+++ Supplied data +++

--- src/rtl/pmu_ctrl.sv ---
// Performance-monitor sequencer: clears, runs, snapshots and reads out a
// bank of external 32-bit event counters plus an internal cycle counter.
module pmu_ctrl #(
    parameter int NUM_CNT = 2,
    parameter int WIN_W   = 16
) (
    input  logic                  clk,
    input  logic                  rst_n,
    input  logic                  cmd_valid,
    output logic                  cmd_ready,
    input  logic [1:0]            cmd_op,
    input  logic [WIN_W-1:0]      cmd_window,
    input  logic [32*NUM_CNT-1:0] cnt_in,
    output logic                  cnt_en,
    output logic                  cnt_clr,
    output logic                  out_valid,
    input  logic                  out_ready,
    output logic [31:0]           out_data,
    output logic                  out_last,
    output logic                  busy
);

    localparam logic [1:0] OP_START = 2'b01;
    localparam logic [1:0] OP_STOP  = 2'b10;
    localparam logic [1:0] OP_CLEAR = 2'b11;

    localparam int IDX_W = (NUM_CNT < 1) ? 1 : $clog2(NUM_CNT + 1);
    localparam logic [IDX_W-1:0] LAST_IDX = IDX_W'(NUM_CNT);

    typedef enum logic [2:0] {
        S_IDLE,
        S_CLR,
        S_RUN,
        S_SNAP,
        S_DRAIN
    } state_t;

    state_t            state;
    state_t            state_nxt;
    logic [WIN_W-1:0]  win;
    logic [31:0]       cycle_cnt;
    logic [31:0]       cyc_shadow;
    logic [31:0]       shadow [NUM_CNT];
    logic [IDX_W-1:0]  idx;
    logic              clr_pend;
    logic              cmd_fire;
    logic              win_done;

    // Commands are only taken while idle or counting.
    assign cmd_ready = (state == S_IDLE) || (state == S_RUN);
    assign cmd_fire  = cmd_valid && cmd_ready;
    assign cnt_clr   = (state == S_CLR) || clr_pend;

    // The current RUN cycle is the W-th one when the count is about to reach W.
    assign win_done  = (win != '0) && ((cycle_cnt + 32'd1) == 32'(win));

    // State register.
    always_ff @(posedge clk or negedge rst_n) begin
        if (!rst_n) begin
            state <= S_IDLE;
        end else begin
            state <= state_nxt;
        end
    end

    // Next-state decode and all state-derived outputs, including the readout mux.
    always_comb begin
        state_nxt = state;
        cnt_en    = 1'b0;
        busy      = 1'b1;
        out_valid = 1'b0;
        out_last  = 1'b0;
        out_data  = '0;
        case (state)
            S_IDLE: begin
                busy = 1'b0;
                if (cmd_fire && cmd_op == OP_START) begin
                    state_nxt = S_CLR;
                end
            end
            S_CLR: begin
                state_nxt = S_RUN;
            end
            S_RUN: begin
                cnt_en = 1'b1;
                if ((cmd_fire && cmd_op == OP_STOP) || win_done) begin
                    state_nxt = S_SNAP;
                end
            end
            S_SNAP: begin
                state_nxt = S_DRAIN;
            end
            S_DRAIN: begin
                out_valid = 1'b1;
                out_last  = (idx == LAST_IDX);
                out_data  = cyc_shadow;
                for (int k = 0; k < NUM_CNT; k++) begin
                    if (idx == IDX_W'(k + 1)) begin
                        out_data = shadow[k];
                    end
                end
                if (out_ready && out_last) begin
                    state_nxt = S_IDLE;
                end
            end
            default: begin
                state_nxt = S_IDLE;
            end
        endcase
    end

    // Window latch, cycle counter and the one-shot clear request from IDLE.
    always_ff @(posedge clk or negedge rst_n) begin
        if (!rst_n) begin
            win       <= '0;
            cycle_cnt <= '0;
            clr_pend  <= 1'b0;
        end else begin
            clr_pend <= (state == S_IDLE) && cmd_fire && (cmd_op == OP_CLEAR);
            if (state == S_IDLE && cmd_fire && cmd_op == OP_START) begin
                win <= cmd_window;
            end
            if (state == S_CLR) begin
                cycle_cnt <= '0;
            end else if (state == S_RUN && cycle_cnt != 32'hFFFF_FFFF) begin
                cycle_cnt <= cycle_cnt + 32'd1;
            end
        end
    end

    // Snapshot capture in SNAP and the readout word index during DRAIN.
    always_ff @(posedge clk or negedge rst_n) begin
        if (!rst_n) begin
            cyc_shadow <= '0;
            idx        <= '0;
            for (int k = 0; k < NUM_CNT; k++) begin
                shadow[k] <= '0;
            end
        end else begin
            if (state == S_SNAP) begin
                cyc_shadow <= cycle_cnt;
                idx        <= '0;
                for (int k = 0; k < NUM_CNT; k++) begin
                    shadow[k] <= cnt_in[32*k +: 32];
                end
            end else if (state == S_DRAIN && out_ready) begin
                idx <= (idx == LAST_IDX) ? '0 : idx + 1'b1;
            end
        end
    end

endmodule
--- config.mk ---
export PLATFORM = sky130hd
export DESIGN_NAME = pmu_ctrl
export DESIGN_NICKNAME = d
export VERILOG_FILES = /design/src/rtl/pmu_ctrl.sv
export SDC_FILE = /design/constraint.sdc
export NUM_CORES = 1
export LEC_CHECK = 0
export ABC_AREA = 0
export BUFFER_PORTS_ARGS = -buffer_cell sky130_fd_sc_hd__buf_2
export CORE_ASPECT_RATIO = 1.75
export CORE_UTILIZATION = 60
export DETAILED_ROUTE_END_ITERATION = 6
export PLACE_DENSITY = 0.84
export SETUP_SLACK_MARGIN = 0.1
export SYNTH_ARGS = -nofsm -noshare
export SYNTH_HDL_FRONTEND = slang
export SYNTH_SLANG_ARGS = --single-unit
--- constraint.sdc ---
create_clock -name clk -period 7.6 [get_ports clk]
set_clock_uncertainty 0.15 [all_clocks]
set_input_delay 0.38 -clock clk [delete_from_list [all_inputs] [get_ports clk]]
set_output_delay 0.38 -clock clk [all_outputs]
set_load 0.05 [all_outputs]
==> results.py, run 1 <==
metrics = {
    "finish": {
        "layout_common_cells": "nand2_1 (349), dfrtp_1 (150), buf_2 (122), o21ai_0 (50), a21oi_1 (48)",
        "multi_input_comb_area_um2": 3620,
        "nFillCells": 972,
        "diodes": 0,
        "final_common_cell": "nand2_1",
        "nNetsFinal": 1095,
        "utilization": 0.714,
        "drive_above_1_share": 0.195,
        "layout.cells.non_filler": 1188,
        "synthToLayoutAreaGrowth_pct": 16.2,
        "regArea_um2": 3750,
    },
    "timing": {
        "finalMaxSlewViolations": 0,
        "setup_violations": 0,
        "fin_crit_sh": 0.556,
        "slew_headroom": 0.194,
        "final-hold-violation-count": 1,
        "timing.hold.ws_ps": -0.217,
        "fmaxAchievable_mhz": 237,
        "worst_pin_slew_ps": 1210,
        "timing.setup.tns_ps": 0,
        "rsz0062_at_grt": "false",
        "fin_crit_ps": 4230,
    },
    "clocking": {
        "cts_tree": "done",
        "cts_buffer_depth": 2,
        "cts.sinks": 150,
        "htree_num_levels": 4,
        "clk_latency_ps": 420,
        "cts_resized": 0,
        "path_clk_slew_ps": 60,
        "post_cts_buffers": 0,
        "cts_buffers": 17,
        "holdBufCountCts": 5,
        "clockRootBuffer": "clkbuf_16",
    },
    "logic_synthesis": {
        "ys.flop_type": "dfrtp_1",
        "syn_area_per_cell_um2": 8.37,
        "syn_area_um2": 7680,
        "synthCells": 918,
        "synth_cell_types": 59,
        "yosys_warnings": 0,
        "ys_ff_latch": 150,
        "synthArstFlopShare": 1.00,
        "syn_nets": 1005,
        "ys_seq_area_frac": 0.489,
        "synth_edf_count": 0,
    },
    "placed_design": {
        "hpwl_um": 12600,
        "place_congestion": 0.910,
        "io_buffers": 123,
        "dp_cells": 1150,
    },
    "floorplan": {
        "initial_utilization": 0.615,
        "fp-row-count": 54,
        "coreArea_um2": 12500,
        "dieArea_um2": 13300,
        "ios": 124,
        "fp.dieW_um": 87.5,
        "die_y_um": 152,
    },
    "worst_setup_path": {
        "regToRegSetupSlack_ps": 3370,
        "cp.required_ps": 7770,
        "cp-end-kind": "flip-flop",
        "start_kind": "flip-flop",
        "path_class": "reg2reg",
        "path_max_fanout": 32,
        "cp.arrival_ps": 4400,
    },
    "drt": {
        "drt_iter0_markers": 486,
        "num_vias": 6864,
        "routed_wl_um": 19200,
        "detail-route-antenna-nets": 0,
        "wire_per_inst_um": 16.2,
        "dr.pass1.iters": 7,
        "post-route-drc-count": 0,
        "vias_per_cell": 5.78,
    },
    "status": {
        "violations": "hold timing",
        "status": "finished with violations",
    },
    "grt": {
        "grt_pass1_vias": 6434,
        "grt.total_usage": 0.302,
        "grt_first_pass_wirelength_um": 30700,
        "antenna_found_initial": 0,
        "grt_max_degree": 100,
        "grt_remaining_overflow": 0,
    },
    "power": {
        "p_leak_uw": 0.00427,
        "vdd_ir_drop_max_uv": 313,
        "powerDensity_nw_per_um2": 331,
    },
    "flow_run": {
        "maxCapViolCount": 0,
    },
    "min_path": {
        "hold_path_class": "in2reg",
    },
}
[sequential cells by signal, summed over array words and instances (netlist names)]
register	count
idx	2
clr_pend	1
state	3
cycle_cnt	32
cyc_shadow	32
win	16
shadow	64
[Yosys cell counts (2+ instances only)]
master      n  area (um^2)
a211oi_1    3         22.5
a21oi_1    48          240
a22o_1      2         17.5
a22oi_1    32          240
and2_0      7         43.8
and2_1      5         31.3
and3_1      7         43.8
and4_1      4         35.0
buf_1       4         15.0
buf_2      12         60.1
buf_4       4         30.0
buf_6       2         22.5
clkbuf_1   43          161
clkbuf_2    2         10.0
dfrtp_1   150         3750
inv_1       6         22.5
mux2_2     15          169
mux2i_1     4         40.0
nand2_1   349         1310
nand3_1    18         90.1
nand3_2     2         20.0
nand3b_1    3         22.5
nand4_1    13         81.3
nor2_1     33          124
nor2b_1     3         18.8
nor3_1      8         40.0
nor3b_1     3         22.5
nor4_1      9         56.3
o21a_1      2         15.0
o21ai_0    50          250
o21ai_1     3         15.0
o31ai_1    14          105
o41ai_1     2         17.5
or2_2       2         12.5
or3_1       3         18.8
xnor2_1    22          193
xor2_1      7         61.3
[critical path: stages, from the launching register on]
cell     delay (ps)
dfrtp_1         480
ha_1            390
nand4_1         410
nor4_4          470
nand4_1         270
o21a_1          530
nor2_2         1040
o21ai_0         270
o31ai_1         120
[per-stage QoR]
| step | power (uW) | hold slack, ps | cell area, um^2 | worst slack (ps) |
|---|---|---|---|---|
| finish | 2950 | -0.217 | 8930 | 3370 |
| global route | 3120 | 0.264 | 8930 | 3010 |
| CTS | 2950 | 0.177 | 8910 | 3420 |
| detailed placement | 2150 | 313 | 8290 | 3530 |
| global placement | 2110 | 308 | 8290 | 3690 |
| floorplan | 1880 | -65.6 | 7680 | 4550 |
[kinds of logic (layout without fill, tap and decap cells)]
logic type,count (synthesis),count (layout),share of synthesized area
DFF,150,150,0.489
and+or+nand+nor,479,479,0.271
muxes,20,20,0.0287
adders and majority gates,1,1,0.00163
xor gates and xnor gates,29,29,0.0331
AOI/OAI and AO/OA,166,166,0.135
buffers and inverters,73,175,0.0418
[final cells by class]
cell class	count	share of cell area
Tap cell	168	0.0235
Sequential cell	150	0.420
Inverter	6	0.00252
Timing Repair Buffer	138	0.0842
Clock buffer	20	0.0523
Clock inverter	11	0.0111
Multi-Input combinational cell	695	0.406
[final timing paths]
| check | start | end | depth (start not counted) |
|---|---|---|---|
| setup / recovery | cycle_cnt[0]$_DFFE_PN0P_ | cycle_cnt[29]$_DFFE_PN0P_ | 8 |
| hold / removal | cnt_in[23] | shadow[55]$_DFFE_PN0P_ | 3 |
| setup reg to reg | cycle_cnt[0]$_DFFE_PN0P_ | cycle_cnt[29]$_DFFE_PN0P_ | 8 |
| hold reg to reg | shadow[59]$_DFFE_PN0P_ | shadow[59]$_DFFE_PN0P_ | 2 |
| max in group asynchronous | rst_n | cycle_cnt[19]$_DFFE_PN0P_ | 3 |
| min in group asynchronous | rst_n | win[11]$_DFFE_PN0P_ | 2 |
[routing by layer]
metal,routed length [um],GRT usage
met5,0,0
met4,590,0.133
met3,1050,0.0580
met2,9900,0.506
met1,7690,0.377
[where the power goes]
group,internal [uW],total (uW),switching [uW]
Clock,474,800,326
Combinational,324,916,591
Sequential,1040,1240,196
Total,1840,2950,1110
Note: power is estimated with default switching activity, not from simulation.
==> run 2: changes to the inputs <==
Settings changed: CORE_UTILIZATION 60 to 57, PLACE_DENSITY 0.84 to 0.8.
Clock period 7.6 ns to 4.04 ns, I/O delays scaled along.
==> run 2 against run 1 <==
  * The flow now finishes without violations
  * Setup slack got worse by 2800 ps
  * Via count increased by 7.3%
  * Non-clock buffer count increased by 84
  * Utilization increased by 3.8 points
  * Sequential share of layout area decreased by 3.7 points
  * Wire length increased by 12%
  * Critical path depth unchanged
  * Combinational power increased by 100%
  * Critical endpoint is now state[0]$_DFFE_PN0P_
  * Highest routed layer unchanged
==> results.py, run 2 (synthesis results as in run 1) <==
metrics = {
    "finish": {
        "largest_reg_flops": 64,
        "regMostFlops": "shadow",
        "final_common_cell": "nand2_1",
        "top_regs": "shadow (64), cyc_shadow (32), cycle_cnt (32)",
        "layout_common_cells": "nand2_1 (349), dfrtp_1 (150), buf_2 (122), dlygate4sd3_1 (85), o21ai_0 (50)",
        "multi_input_comb_area_um2": 3620,
        "diodes": 0,
        "layout.cells.non_filler": 1276,
        "nNetsFinal": 1179,
        "regArea_um2": 3750,
        "synthToLayoutAreaGrowth_pct": 27.3,
        "drive_above_1_share": 0.185,
        "nFillCells": 884,
    },
    "clocking": {
        "clockRootBuffer": "clkbuf_16",
        "cts_buffer_depth": 2,
        "path_clk_slew_ps": 60,
        "cts.sinks": 150,
        "htree_num_levels": 4,
        "clk_latency_ps": 420,
        "post_cts_buffers": 0,
        "cts_tree": "done",
        "cts_resized": 0,
        "cts_buffers": 17,
    },
    "grt": {
        "antenna_found_initial": 0,
        "met3_usage": 0.0531,
        "grt_first_pass_wirelength_um": 35000,
        "grt_max_degree": 100,
        "top_usage_layer": "met2",
        "met2_usage": 0.547,
        "grt.total_usage": 0.319,
        "grt_pass1_vias": 7340,
        "grt_remaining_overflow": 0,
        "use_met1": 0.372,
    },
    "worst_setup_path": {
        "path_class": "reg2reg",
        "cp.arrival_ps": 3610,
        "ff2ff_path_depth": 8,
        "slowest_stage": "or4_2",
        "path_depth": 8,
        "crit_family": "simple AND/OR/NAND/NOR gates",
        "path_max_fanout": 9,
        "cp.required_ps": 4230,
        "crit_buf_inv": 0,
        "critical_path.max_stage_delay_ps": 750,
        "path_cells": "ha_1, nand4_1, or4_2, nor3_1, xnor2_1, nand3_1, or4_1, o21ai_1",
        "start_kind": "flip-flop",
        "cp-end-kind": "flip-flop",
    },
    "floorplan": {
        "fp-row-count": 55,
        "coreArea_um2": 13000,
        "die_y_um": 156,
        "initial_utilization": 0.591,
        "dieArea_um2": 14000,
        "ios": 124,
        "fp.dieW_um": 89.8,
    },
    "status": {
        "status": "completed",
    },
    "placed_design": {
        "hpwl_um": 13500,
        "dp_cells": 1159,
        "place_congestion": 0.932,
        "io_buffers": 123,
    },
    "drt": {
        "num_vias": 7364,
        "routed_wl_um": 21500,
        "dr.pass1.iters": 6,
        "wire_per_inst_um": 16.8,
        "drt_iter0_markers": 608,
        "vias_per_cell": 5.77,
        "post-route-drc-count": 0,
        "detail-route-antenna-nets": 0,
    },
    "timing": {
        "fin_crit_sh": 0.847,
        "rsz0062_at_grt": "false",
        "setup_violations": 0,
        "finalMaxSlewViolations": 0,
        "slew_headroom": 0.217,
        "final-hold-violation-count": 0,
        "fin_crit_ps": 3420,
        "fmaxAchievable_mhz": 292,
        "timing.setup.tns_ps": 0,
        "worst_pin_slew_ps": 1170,
    },
    "flow_run": {
        "maxCapViolCount": 0,
    },
    "min_path": {
        "hold_path_class": "in2reg",
        "whs_path_depth": 4,
    },
    "power": {
        "p_leak_uw": 0.00464,
        "powerDensity_nw_per_um2": 586,
        "vdd_ir_drop_max_uv": 479,
    },
}
run 2: path summary, 6_finish.rpt:
path / start / end / slack (ps)
worst min-delay path: cmd_op[0] / state[0]$_DFFE_PN0P_ / 9
worst max register to register: cycle_cnt[0]$_DFFE_PN0P_ / state[0]$_DFFE_PN0P_ / 620
worst min register to register: shadow[50]$_DFFE_PN0P_ / shadow[50]$_DFFE_PN0P_ / 320
worst max-delay path: cycle_cnt[0]$_DFFE_PN0P_ / state[0]$_DFFE_PN0P_ / 620
min in group asynchronous: rst_n / win[10]$_DFFE_PN0P_ / 280
max in group asynchronous: rst_n / cyc_shadow[26]$_DFFE_PN0P_ / 2460
run 2: what timing repair did:
| item | 4_1_cts | 5_1_grt |
|---|---|---|
| endpoints found under the setup margin | 0 | 0 |
| hold endpoints to repair | 175 | 0 |
| hold buffers | 85 | 0 |
run 2: per-stage QoR:
stage | util | cell area (um^2) | worst slack [ps] | total power (uW) | hold WS (ps)
CTS | 0.752 | 9780 | 640 | 5710 | 1.35
detailed placement | 0.642 | 8350 | 662 | 4080 | 184
global route | 0.752 | 9780 | 358 | 6030 | 29.1
floorplan | - | 7680 | 994 | 3540 | -244
finish | 0.752 | 9780 | 619 | 5730 | 9.30
global placement | 0.642 | 8350 | 767 | 4010 | 181
run 2: layout make-up:
class / count / share of cell area
repair buffers: 222 / 0.163
flip-flops and latches: 150 / 0.384
well taps: 171 / 0.0219
clock inverters: 12 / 0.0129
multi-input cells: 695 / 0.370
clock buffers: 20 / 0.0467
inverters: 6 / 0.00230
run 2: worst reg2reg max path, cell delays in order, from the launching register on:
cell and delay, ps:
dfrtp_1 470, ha_1 370, nand4_1 390, or4_2 750, nor3_1 310, xnor2_1 160
nand3_1 80, or4_1 530, o21ai_1 140
run 2: layer usage:
metal | vias to the layer above | part of all wire | routed length [um]
li1 | 3454 | - | -
met1 | 3447 | 0.38 | 8230
met2 | 372 | 0.51 | 11000
met3 | 91 | 0.064 | 1390
met4 | 0 | 0.042 | 912
met5 | - | 0 | 0
run 2: report_power, final:
| group | total, uW | leakage [uW] | internal (uW) | switching [uW] |
|---|---|---|---|---|
| Sequential | 2340 | 0.00192 | 1960 | 381 |
| Combinational | 1840 | 0.00243 | 691 | 1150 |
| Clock | 1550 | 0.000286 | 939 | 615 |
| Total | 5730 | 0.00464 | 3590 | 2140 |
==> run 3: changes to the inputs <==
Clock period 4.04 ns to 3.3 ns, I/O delays scaled along.
==> run 3 against run 2 <==
  * Register-to-register slack got worse by 300 ps
  * Sequential cell count did not move
  * Cell count rose by 0.55%
  * Critical path type unchanged
  * Largest power group unchanged
  * Highest routed layer unchanged
  * Design area rose by 0.54%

+++

» Task
Lines in the data that include the word "rose" should all be copied.

» Your response
  * Cell count rose by 0.55%
  * Design area rose by 0.54%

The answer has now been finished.